A mild rebound overnight in Chinese equities helped to reduce risk aversion as traders sold the Japanese Yen against higher yielding currencies such as the Euro and this mild bullish tone has translated into the EURUSD which has also risen this morning. However, whether this rebound can be maintained in the face of the current media scrutiny of the debt problems within the eurozone is debatable. Moreover although the EU has scheduled a summit for Thursday traders expect member countries to fail to offer any detailed plans on how to deal with the fiscal crisis in Greece, Spain and Portugal. This growing scepticism is likely to lead to further risk aversion, weak equity markets and a renewed demand for safe haven assets which include the Japanese Yen. As of 09.00 GMT the euro had climbed to JPY122.80 and USD1.3716, up from JPY121.97 and USD1.3659 respectively in New York Monday.
Elsewhere, the US Dollar rose against the Yen following comments from Fed Member James Bullard who hinted that the discount rate the Fed charges banks for emergency loans could soon rise as part of its plans to end the quantitative easing programme. Meantime a late sell off on Wall Street saw the Dow close below the psychological 10,000 level for the first time in three months. With little in the way of significant fundamental news in the US today (or elsewhere) markets will continue to look for direction and are now waiting for tomorrow’s appearance by Ben Bernanke before the House Finance Committee.
In the UK the British Pound tumbled to USD1.5535 (a fresh 8 month low) on sovereign debt concerns & the possibility of a hung parliament. In this morning’s trading although the FTSE has managed to post a modest rebound despite bad retail sales figures have had a negative effect on sterling with the rate falling back to USD1.5599 at time of writing. Unlike the eurodollar where we have an “inside day” pattern & likely to see a modest rebound, the chart pattern for cable is much more negative.

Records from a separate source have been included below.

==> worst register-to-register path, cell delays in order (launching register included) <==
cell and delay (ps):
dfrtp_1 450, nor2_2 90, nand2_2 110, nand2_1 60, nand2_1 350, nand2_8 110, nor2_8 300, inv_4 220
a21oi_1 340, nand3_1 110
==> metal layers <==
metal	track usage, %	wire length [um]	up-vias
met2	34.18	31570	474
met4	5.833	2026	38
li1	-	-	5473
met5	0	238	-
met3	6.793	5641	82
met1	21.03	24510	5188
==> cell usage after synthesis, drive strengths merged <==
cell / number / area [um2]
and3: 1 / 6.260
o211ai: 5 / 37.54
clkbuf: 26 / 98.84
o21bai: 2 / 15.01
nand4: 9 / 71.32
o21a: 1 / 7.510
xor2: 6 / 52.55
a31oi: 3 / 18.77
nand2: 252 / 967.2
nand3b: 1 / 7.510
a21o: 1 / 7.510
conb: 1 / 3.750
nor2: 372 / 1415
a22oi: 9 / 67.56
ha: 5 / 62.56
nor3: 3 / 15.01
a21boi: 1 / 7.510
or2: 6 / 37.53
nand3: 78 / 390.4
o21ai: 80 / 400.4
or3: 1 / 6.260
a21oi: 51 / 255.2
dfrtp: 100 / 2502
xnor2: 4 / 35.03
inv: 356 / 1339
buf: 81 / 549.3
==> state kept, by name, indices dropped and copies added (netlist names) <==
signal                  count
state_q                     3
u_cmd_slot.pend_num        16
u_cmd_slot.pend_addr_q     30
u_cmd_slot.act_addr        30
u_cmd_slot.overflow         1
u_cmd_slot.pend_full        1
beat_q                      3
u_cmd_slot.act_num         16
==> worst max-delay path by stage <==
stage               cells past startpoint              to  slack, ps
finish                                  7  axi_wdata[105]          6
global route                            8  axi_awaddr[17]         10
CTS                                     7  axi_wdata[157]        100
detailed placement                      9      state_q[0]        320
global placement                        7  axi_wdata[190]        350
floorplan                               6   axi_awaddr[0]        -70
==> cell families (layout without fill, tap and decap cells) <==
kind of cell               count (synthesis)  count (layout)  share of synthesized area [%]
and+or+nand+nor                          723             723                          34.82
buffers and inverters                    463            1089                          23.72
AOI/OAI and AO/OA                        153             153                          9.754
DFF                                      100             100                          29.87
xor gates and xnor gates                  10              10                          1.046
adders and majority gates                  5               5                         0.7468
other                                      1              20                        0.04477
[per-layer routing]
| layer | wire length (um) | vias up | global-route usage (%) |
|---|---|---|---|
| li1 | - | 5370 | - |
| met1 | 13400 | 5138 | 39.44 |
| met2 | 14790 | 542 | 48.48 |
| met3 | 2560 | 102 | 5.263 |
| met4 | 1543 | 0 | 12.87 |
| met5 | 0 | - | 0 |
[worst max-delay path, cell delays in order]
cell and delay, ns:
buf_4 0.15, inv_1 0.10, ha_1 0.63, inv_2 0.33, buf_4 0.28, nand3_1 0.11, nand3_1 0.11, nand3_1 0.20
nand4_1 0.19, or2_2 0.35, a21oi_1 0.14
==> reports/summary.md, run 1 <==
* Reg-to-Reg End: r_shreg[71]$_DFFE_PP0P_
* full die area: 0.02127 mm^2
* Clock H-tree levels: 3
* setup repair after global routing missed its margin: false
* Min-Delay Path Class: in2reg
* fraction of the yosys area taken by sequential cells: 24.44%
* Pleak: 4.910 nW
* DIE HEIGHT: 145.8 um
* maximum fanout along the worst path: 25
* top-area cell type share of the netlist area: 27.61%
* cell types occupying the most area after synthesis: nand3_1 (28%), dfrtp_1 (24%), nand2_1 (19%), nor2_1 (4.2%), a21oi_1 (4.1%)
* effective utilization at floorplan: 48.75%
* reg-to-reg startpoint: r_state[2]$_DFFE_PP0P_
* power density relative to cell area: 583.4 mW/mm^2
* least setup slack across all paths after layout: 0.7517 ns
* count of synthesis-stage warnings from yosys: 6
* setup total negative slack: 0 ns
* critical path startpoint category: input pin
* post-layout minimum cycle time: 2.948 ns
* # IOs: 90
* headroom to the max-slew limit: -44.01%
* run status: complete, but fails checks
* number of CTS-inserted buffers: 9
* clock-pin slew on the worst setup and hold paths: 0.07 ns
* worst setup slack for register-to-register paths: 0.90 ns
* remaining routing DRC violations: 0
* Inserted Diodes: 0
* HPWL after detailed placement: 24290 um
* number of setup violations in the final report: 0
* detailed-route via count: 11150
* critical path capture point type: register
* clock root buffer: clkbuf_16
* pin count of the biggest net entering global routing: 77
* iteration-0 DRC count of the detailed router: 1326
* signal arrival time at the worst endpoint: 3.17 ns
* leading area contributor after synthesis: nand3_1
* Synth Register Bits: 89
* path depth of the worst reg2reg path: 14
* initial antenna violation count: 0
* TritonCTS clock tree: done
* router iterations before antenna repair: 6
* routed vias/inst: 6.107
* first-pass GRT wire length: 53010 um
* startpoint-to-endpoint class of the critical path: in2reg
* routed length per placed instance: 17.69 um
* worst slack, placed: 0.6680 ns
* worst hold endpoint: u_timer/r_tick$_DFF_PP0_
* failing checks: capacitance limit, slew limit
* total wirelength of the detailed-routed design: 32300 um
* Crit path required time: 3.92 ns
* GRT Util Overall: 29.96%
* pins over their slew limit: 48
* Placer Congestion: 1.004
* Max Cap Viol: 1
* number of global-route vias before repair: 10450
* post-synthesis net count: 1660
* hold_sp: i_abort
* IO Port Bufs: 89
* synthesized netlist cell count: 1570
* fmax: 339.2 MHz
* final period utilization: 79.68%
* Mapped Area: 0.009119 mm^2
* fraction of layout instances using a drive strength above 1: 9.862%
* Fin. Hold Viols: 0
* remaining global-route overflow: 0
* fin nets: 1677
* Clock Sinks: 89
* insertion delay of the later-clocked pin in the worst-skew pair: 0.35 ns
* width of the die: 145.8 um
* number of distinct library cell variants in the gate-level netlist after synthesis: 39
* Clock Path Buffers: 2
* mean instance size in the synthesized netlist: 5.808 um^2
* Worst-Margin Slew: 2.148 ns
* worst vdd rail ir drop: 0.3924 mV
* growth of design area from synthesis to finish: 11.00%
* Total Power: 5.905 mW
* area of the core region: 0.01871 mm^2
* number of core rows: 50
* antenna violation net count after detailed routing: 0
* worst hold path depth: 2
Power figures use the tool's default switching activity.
--- config.mk ---
export PLATFORM = sky130hd
export DESIGN_NAME = tl_get_fragmenter
export DESIGN_NICKNAME = d
export VERILOG_FILES = /design/src/rtl/tl_get_fragmenter.sv
export SDC_FILE = /design/constraint.sdc
export NUM_CORES = 1
export LEC_CHECK = 0
export ABC_CLOCK_PERIOD_IN_PS = 5750
export CAP_MARGIN = 15
export CORE_MARGIN = 5
export CORE_UTILIZATION = 42
export CTS_CLUSTER_DIAMETER = 200
export DETAILED_ROUTE_END_ITERATION = 6
export PLACE_DENSITY = 0.86
export SLEW_MARGIN = 30
export SYNTH_ARGS = -nofsm -noshare
export SYNTH_HDL_FRONTEND = slang
export SYNTH_SLANG_ARGS = --single-unit
--- constraint.sdc ---
create_clock -name clock -period 5.75 [get_ports clock]
set_input_delay 1.725 -clock clock [delete_from_list [all_inputs] [get_ports clock]]
set_output_delay 1.725 -clock clock [all_outputs]
set_load 0.005 [all_outputs]
--- src/rtl/tl_get_fragmenter.sv ---
// TileLink A/D adapter that splits multi-beat Gets into single-word (4 B) Gets and
// forwards every other request unchanged; one upstream transaction in flight at a time.
module tl_get_fragmenter #(
    parameter int ADDR_W     = 14,
    parameter int SRC_W      = 5,
    parameter int MAX_LGSIZE = 6
) (
    input  logic              clock,
    input  logic              reset_n,
    // upstream A
    input  logic              a_valid,
    output logic              a_ready,
    input  logic [2:0]        a_opcode,
    input  logic [2:0]        a_param,
    input  logic [2:0]        a_size,
    input  logic [SRC_W-1:0]  a_source,
    input  logic [ADDR_W-1:0] a_address,
    input  logic [3:0]        a_mask,
    input  logic [31:0]       a_data,
    input  logic              a_corrupt,
    // upstream D
    output logic              d_valid,
    input  logic              d_ready,
    output logic [2:0]        d_opcode,
    output logic [2:0]        d_size,
    output logic [SRC_W-1:0]  d_source,
    output logic [31:0]       d_data,
    output logic              d_denied,
    output logic              d_corrupt,
    // downstream A
    output logic              o_a_valid,
    input  logic              o_a_ready,
    output logic [2:0]        o_a_opcode,
    output logic [2:0]        o_a_param,
    output logic [2:0]        o_a_size,
    output logic [SRC_W-1:0]  o_a_source,
    output logic [ADDR_W-1:0] o_a_address,
    output logic [3:0]        o_a_mask,
    output logic [31:0]       o_a_data,
    output logic              o_a_corrupt,
    // downstream D
    input  logic              o_d_valid,
    output logic              o_d_ready,
    input  logic [2:0]        o_d_opcode,
    input  logic [2:0]        o_d_size,
    input  logic [SRC_W-1:0]  o_d_source,
    input  logic [31:0]       o_d_data,
    input  logic              o_d_denied,
    input  logic              o_d_corrupt
);

    typedef enum logic [1:0] {IDLE, SEND, RESP} state_e;

    localparam logic [2:0] OP_GET = 3'd4;
    localparam logic [2:0] MAX_SZ = 3'(MAX_LGSIZE);

    state_e            state_q, state_d;
    logic [2:0]        opcode_q, opcode_d;
    logic [2:0]        param_q, param_d;
    logic [2:0]        size_q, size_d;
    logic [SRC_W-1:0]  source_q, source_d;
    logic [ADDR_W-1:0] address_q, address_d;
    logic [3:0]        mask_q, mask_d;
    logic [31:0]       data_q, data_d;
    logic              corrupt_q, corrupt_d;
    logic              frag_q, frag_d;
    logic [3:0]        last_q, last_d;
    logic [3:0]        cnt_q, cnt_d;
    logic              denied_q, denied_d;

    logic [2:0]        lg_sz;
    logic              last_beat;
    logic [ADDR_W-1:0] beat_off;

    // Downstream response size/source are implied by the saved request.
    logic              unused_d_fields;
    assign unused_d_fields = ^{o_d_size, o_d_source};

    assign last_beat = !frag_q || (cnt_q == last_q);

    always_comb begin
        // NOTE: every variable gets a default first so no path leaves it unassigned (no latches).
        state_d   = state_q;
        opcode_d  = opcode_q;
        param_d   = param_q;
        size_d    = size_q;
        source_d  = source_q;
        address_d = address_q;
        mask_d    = mask_q;
        data_d    = data_q;
        corrupt_d = corrupt_q;
        frag_d    = frag_q;
        last_d    = last_q;
        cnt_d     = cnt_q;
        denied_d  = denied_q;
        lg_sz     = (a_size > MAX_SZ) ? MAX_SZ : a_size;

        unique case (state_q)
            IDLE: begin
                if (a_valid) begin
                    opcode_d  = a_opcode;
                    param_d   = a_param;
                    size_d    = a_size;
                    source_d  = a_source;
                    address_d = a_address;
                    mask_d    = a_mask;
                    data_d    = a_data;
                    corrupt_d = a_corrupt;
                    frag_d    = (a_opcode == OP_GET) && (a_size > 3'd2);
                    // 2^(lg-2)-1 computed 5 bits wide so 16 beats yields index 15
                    last_d    = 4'((5'd1 << (lg_sz - 3'd2)) - 5'd1);
                    cnt_d     = '0;
                    denied_d  = 1'b0;
                    state_d   = SEND;
                end
            end
            SEND: begin
                if (o_a_ready) state_d = RESP;
            end
            RESP: begin
                if (o_d_valid && d_ready) begin
                    if (o_d_denied) denied_d = 1'b1;
                    if (last_beat) begin
                        state_d = IDLE;
                    end else begin
                        cnt_d   = cnt_q + 4'd1;
                        state_d = SEND;
                    end
                end
            end
            default: state_d = IDLE;
        endcase
    end

    // NOTE: sequential state uses non-blocking assignments only, so all flops update together.
    always_ff @(posedge clock or negedge reset_n) begin
        if (!reset_n) begin
            state_q   <= IDLE;
            opcode_q  <= '0;
            param_q   <= '0;
            size_q    <= '0;
            source_q  <= '0;
            address_q <= '0;
            mask_q    <= '0;
            data_q    <= '0;
            corrupt_q <= 1'b0;
            frag_q    <= 1'b0;
            last_q    <= '0;
            cnt_q     <= '0;
            denied_q  <= 1'b0;
        end else begin
            state_q   <= state_d;
            opcode_q  <= opcode_d;
            param_q   <= param_d;
            size_q    <= size_d;
            source_q  <= source_d;
            address_q <= address_d;
            mask_q    <= mask_d;
            data_q    <= data_d;
            corrupt_q <= corrupt_d;
            frag_q    <= frag_d;
            last_q    <= last_d;
            cnt_q     <= cnt_d;
            denied_q  <= denied_d;
        end
    end

    // Outputs are gated by state so nothing stale leaks while idle or in reset.
    always_comb begin
        a_ready     = reset_n && (state_q == IDLE);
        beat_off    = frag_q ? ADDR_W'({cnt_q, 2'b00}) : '0;

        o_a_valid   = 1'b0;
        o_a_opcode  = '0;
        o_a_param   = '0;
        o_a_size    = '0;
        o_a_source  = '0;
        o_a_address = '0;
        o_a_mask    = '0;
        o_a_data    = '0;
        o_a_corrupt = 1'b0;
        if (state_q == SEND) begin
            o_a_valid   = 1'b1;
            o_a_opcode  = frag_q ? OP_GET : opcode_q;
            o_a_param   = param_q;
            o_a_size    = frag_q ? 3'd2 : size_q;
            o_a_source  = source_q;
            o_a_address = address_q + beat_off;
            o_a_mask    = frag_q ? 4'hF : mask_q;
            o_a_data    = data_q;
            o_a_corrupt = corrupt_q;
        end

        d_valid   = 1'b0;
        o_d_ready = 1'b0;
        d_opcode  = '0;
        d_size    = '0;
        d_source  = '0;
        d_data    = '0;
        d_denied  = 1'b0;
        d_corrupt = 1'b0;
        if (state_q == RESP) begin
            d_valid   = o_d_valid;
            o_d_ready = d_ready;
            d_opcode  = o_d_opcode;
            d_size    = size_q;
            d_source  = source_q;
            d_data    = o_d_data;
            d_denied  = o_d_denied | denied_q;
            d_corrupt = o_d_corrupt | o_d_denied | denied_q;
        end
    end

endmodule
==> summary.txt <==
STA
  • Fmax achieved: 0.201 GHz
  • RSZ-0062 raised after global routing: no
  • Slew margin rel.: 36.1%
  • Final Cycle Share: between 80% and 90%
  • Final max-slew violation count: 0
  • Total negative slack: 0 ns
  • Worst-margin pin slew: 0.958 ns
  • Final Hold Fails: 0
  • Fin crit period: 4.97 ns
  • Skew final: 0.00472 ns
  • Final number of setup-violating endpoints: 0

GRT
  • First-pass GRT wire length: ~21 mm
  • Vias in the first global route: ~4.3k
  • Tot GR Track Use: about 23%
  • Grt ovf: 0
  • Initial antenna violation count: 0
  • Largest net degree at the start of global routing: 78

Floorplanning
  • Core area: 9770 µm²
  • Row count: 36
  • Die Area: 12100 µm²
  • Die Span X: 110 µm
  • Starting density of the core: 42.9%
  • Vert. Die Dim: approximately 110 µm
  • I/O pins: 230

Clock network
  • Clock slew at reported path FFs: 0.07 ns
  • Post-cts resize count: 0
  • CTS Sinks: 77
  • CTS Root Cell: clkbuf_8
  • H-tree depth: 3
  • Clock Tree Buf Depth: 2
  • Clk_lat worst skew: 0.35 ns
  • Post-CTS Hold Fix Bufs: 0
  • Post-CTS setup buffers: 0
  • CTS buffer count: 9
  • TritonCTS clock tree: yes

Synthesis
  • Count leader, synth: nand2_1
  • Unique masters post-synth: 44
  • Top cells by count, synth: 206 x nand2_1, 94 x and2_1, 77 x dfrtp_1
  • Synth top area share: 46.0%
  • Post-synthesis sequential area ratio: 46.0%
  • Biggest area consumer among synthesized cells: dfrtp_1
  • Synth Register Bits: between 70 and 80
  • Simple-Gate Fraction of Synth Area: slightly below 40%
  • Post-synth ARST share: between 90% and 100%
  • Predominant post-synthesis flop cell: dfrtp_1
  • Synth top area cells: dfrtp_1 46%, nand2_1 18%, and2_1 14%
  • Synthesized area per cell: between 8 and 9 µm²
  • Count of flip-flops with a built-in enable after synthesis: 0
  • Mux contribution to synthesized area: 0.956%
  • Adder-Cell Fraction of Synth Area: 2.57%
  • Largest family of logic cells by synthesized area: simple AND/OR/NAND/NOR gates
  • Synth Area in Compound Gates: 5.37%
  • Xor and xnor fraction of the mapped netlist area: under 10%
  • Synthesized area: 4190 µm²
  • Syn_nets: 639
  • Ys Warns: 0
  • Mapped Cells: 515

Placement
  • Final Wtd Congestion: 0.798
  • Post-DP HPWL: about 11 mm
  • Port bufs: 221

Routing
  • Drt drc: 0
  • Mean routed wirelength per cell: 16.2 µm
  • Initial DRC count: 225
  • Met2 Routed Length: 7.27 mm
  • Via count: about 4.3k
  • TritonRoute pass-1 iters: 4
  • Routed WL: 14.0 mm
  • Met3 wire length: 1.34 mm
  • Wire length on met1: 5.01 mm
  • Antenna-violating nets left: 0
  • Top routing layer used: met4
  • Vias per cell: a little under 5

Run status
  • Status: finished, final reports clean

Setup path
  • CP Launch Type: flop
  • R2R Path Start: state_q[0]$_DFFE_PN0P_
  • Critical Path AT: 3.25 ns
  • Crit Path Category: flop to primary output
  • Critical path data required time: approximately 4 ns
  • Setup crit end kind: primary output
  • FF-to-FF path depth: 5
  • Reg-to-reg slack, setup: between 3 and 4 ns
  • Reg-to-Reg End: cnt_q[2]$_DFFE_PN0P_
  • Worst Path Max Fanout: 10

Min path
  • Worst min path class: flop to flop
  • Worst hold path depth: 2
  • Hold Path Sink: data_q[10]$_DFFE_PN0P_
  • Hold Startpoint: data_q[10]$_DFFE_PN0P_

Finish
  • Antenna diode count: 0
  • Layout cells sized above 1: 4.11%
  • Synth-to-Final Area Change: 59.3%
  • Nets: approximately 850

Power and ir drop
  • Pwr Density: 392 nW/µm²
  • Total Power: roughly 0.0026 W
  • VDD IR-drop max: around 220 µV
  • LEAKAGE: about 3 nW

Run
  • # Max-Cap Violations: 0
==> flip-flops by register name (all words and copies together) (netlist names) <==
register / flops
data_q: 32
address_q: 14
source_q: 5
cnt_q: 4
last_q: 4
mask_q: 4
opcode_q: 3
param_q: 3
size_q: 3
state_q: 2
corrupt_q: 1
denied_q: 1
frag_q: 1
==> area by class of cell <==
cell class	instances	area, µm²
Tap cell	133	166
Clock inverter	1	5.00
Multi-Input combinational cell	404	2110
Timing Repair Buffer	228	2290
Inverter	5	18.8
Clock buffer	15	166
Fill cell	810	3100
Sequential cell	77	1930
==> logic make-up after synthesis <==
kind of cell,after synthesis
compound gates,35
xor+xnor,7
fa+ha+maj,8
buf+inv,34
flops,77
mux,4
simple gates,350
==> placed cells by master (no fill, tap or decap), drive strengths merged, types with 2 or more instances in the layout <==
cell type | synthesis | routed
clkdlybuf4s50 | 0 | 220
nand2 | 206 | 206
and2 | 94 | 94
dfrtp | 77 | 77
nor2 | 19 | 19
clkbuf | 13 | 15
o21ai | 11 | 11
a21oi | 8 | 8
buf | 16 | 8
or3 | 7 | 7
ha | 7 | 7
xnor2 | 6 | 6
nor3b | 5 | 5
nand4 | 5 | 5
inv | 5 | 5
nand3 | 4 | 4
mux2i | 4 | 4
a21o | 3 | 3
nand2b | 3 | 3
o21a | 2 | 2
a211oi | 2 | 2
a22o | 2 | 2
nor3 | 2 | 2
==> worst max-delay path, stage by stage (launching register included) <==
cell,delay (ns)
dfrtp_1,0.48
and2_1,0.21
ha_1,0.22
fa_1,0.41
a21o_1,0.18
a21oi_1,0.45
o21ai_0,0.18
a21oi_1,0.22
clkdlybuf4s50_1,0.54
==> metrics by stage <==
stage / setup WS (ns) / hold WS [ns] / instance area, µm² / util [%] / cells
finish: 0.776 / 0.469 / 6680 / 68.3 / 863
global route: 0.589 / 0.488 / 6680 / 68.3 / 863
floorplan: 1.95 / 0.437 / 4190 / - / 515
global placement: 1.05 / 0.450 / 6470 / 66.2 / 846
detailed placement: 1.05 / 0.455 / 6470 / 66.2 / 846
CTS: 0.813 / 0.473 / 6640 / 68.0 / 862
==> worst max-delay path by stage <==
stage                            to  depth (start not counted)  slack (ns)               start
CTS                 o_a_address[12]                          8        0.81  frag_q$_DFFE_PN0P_
finish              o_a_address[12]                          8        0.78  frag_q$_DFFE_PN0P_
floorplan                 d_corrupt                          2        1.95          o_d_denied
detailed placement        d_corrupt                          4        1.05          o_d_denied
global route        o_a_address[12]                          8        0.59  frag_q$_DFFE_PN0P_
global placement          d_corrupt                          4        1.05          o_d_denied
==> metal layers <==
metal / global-route usage [%] / vias up
li1: - / 2043
met1: 24.7 / 2025
met2: 41.6 / 174
met3: 7.81 / 22
met4: 8.82 / 0
met5: 0 / -
==> power by group <==
group | internal, W | switching [W]
combinational | 0.000695 | 0.000604
sequential | 0.000785 | 0.000166
clock | 0.000181 | 0.000187
(Power assumes the default switching activity.)
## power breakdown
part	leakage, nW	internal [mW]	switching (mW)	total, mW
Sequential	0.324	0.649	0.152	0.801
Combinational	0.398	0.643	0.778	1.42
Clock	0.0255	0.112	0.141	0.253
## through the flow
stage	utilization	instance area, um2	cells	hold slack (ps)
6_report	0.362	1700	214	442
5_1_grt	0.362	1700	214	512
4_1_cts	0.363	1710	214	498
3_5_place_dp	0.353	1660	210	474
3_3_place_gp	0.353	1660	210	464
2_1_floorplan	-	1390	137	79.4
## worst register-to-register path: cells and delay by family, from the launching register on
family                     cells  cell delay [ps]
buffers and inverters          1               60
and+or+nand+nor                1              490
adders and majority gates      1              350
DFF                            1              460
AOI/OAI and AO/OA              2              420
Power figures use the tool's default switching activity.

The small rise in Chinese equities also helped to push the Aussie dollar higher although ongoing worries surrounding the global economy has continued to drive traders and investors in the safety of long dated bonds.
Some of you have asked why this commentary does not focus solely on one market and the reason for this is simply twofold: first in trading and investing it is essential to have an understanding of the bigger picture, and secondly it is the intermarket dynamic which tells us whether the market mood is risk tolerant or risk averse. Market mood is in turn driven by the news (manipulated or otherwise). Regardless of whether you are a technical or fundamental traders (in any market) you will still need to consider both sides of the trading equation.
Fundamental News for Today:
Very thin today but here some are some highlights:
German final CPI which came in on target at -0.6% with the German trade balance ahead of target at 16.7bn. In contrast to the UK trade balance which came in worse than expected at -7.3bn against a forecast of -6.6bn as imports shot up at their fastest rate since March 2005. Little news in the US this afternoon and the main number in the Far East later tonight is the Japanese Core Machinery Orders forecast to improve dramatically to 8.1% from -11.3% last time.
For Australia the important number is the Home Loans data which is forecast at -4.8% against a previous of -5.6%. This is generally considered a leading indicator of demand in the housing market and therefore can provide an excellent guide as to the health of the broader economy.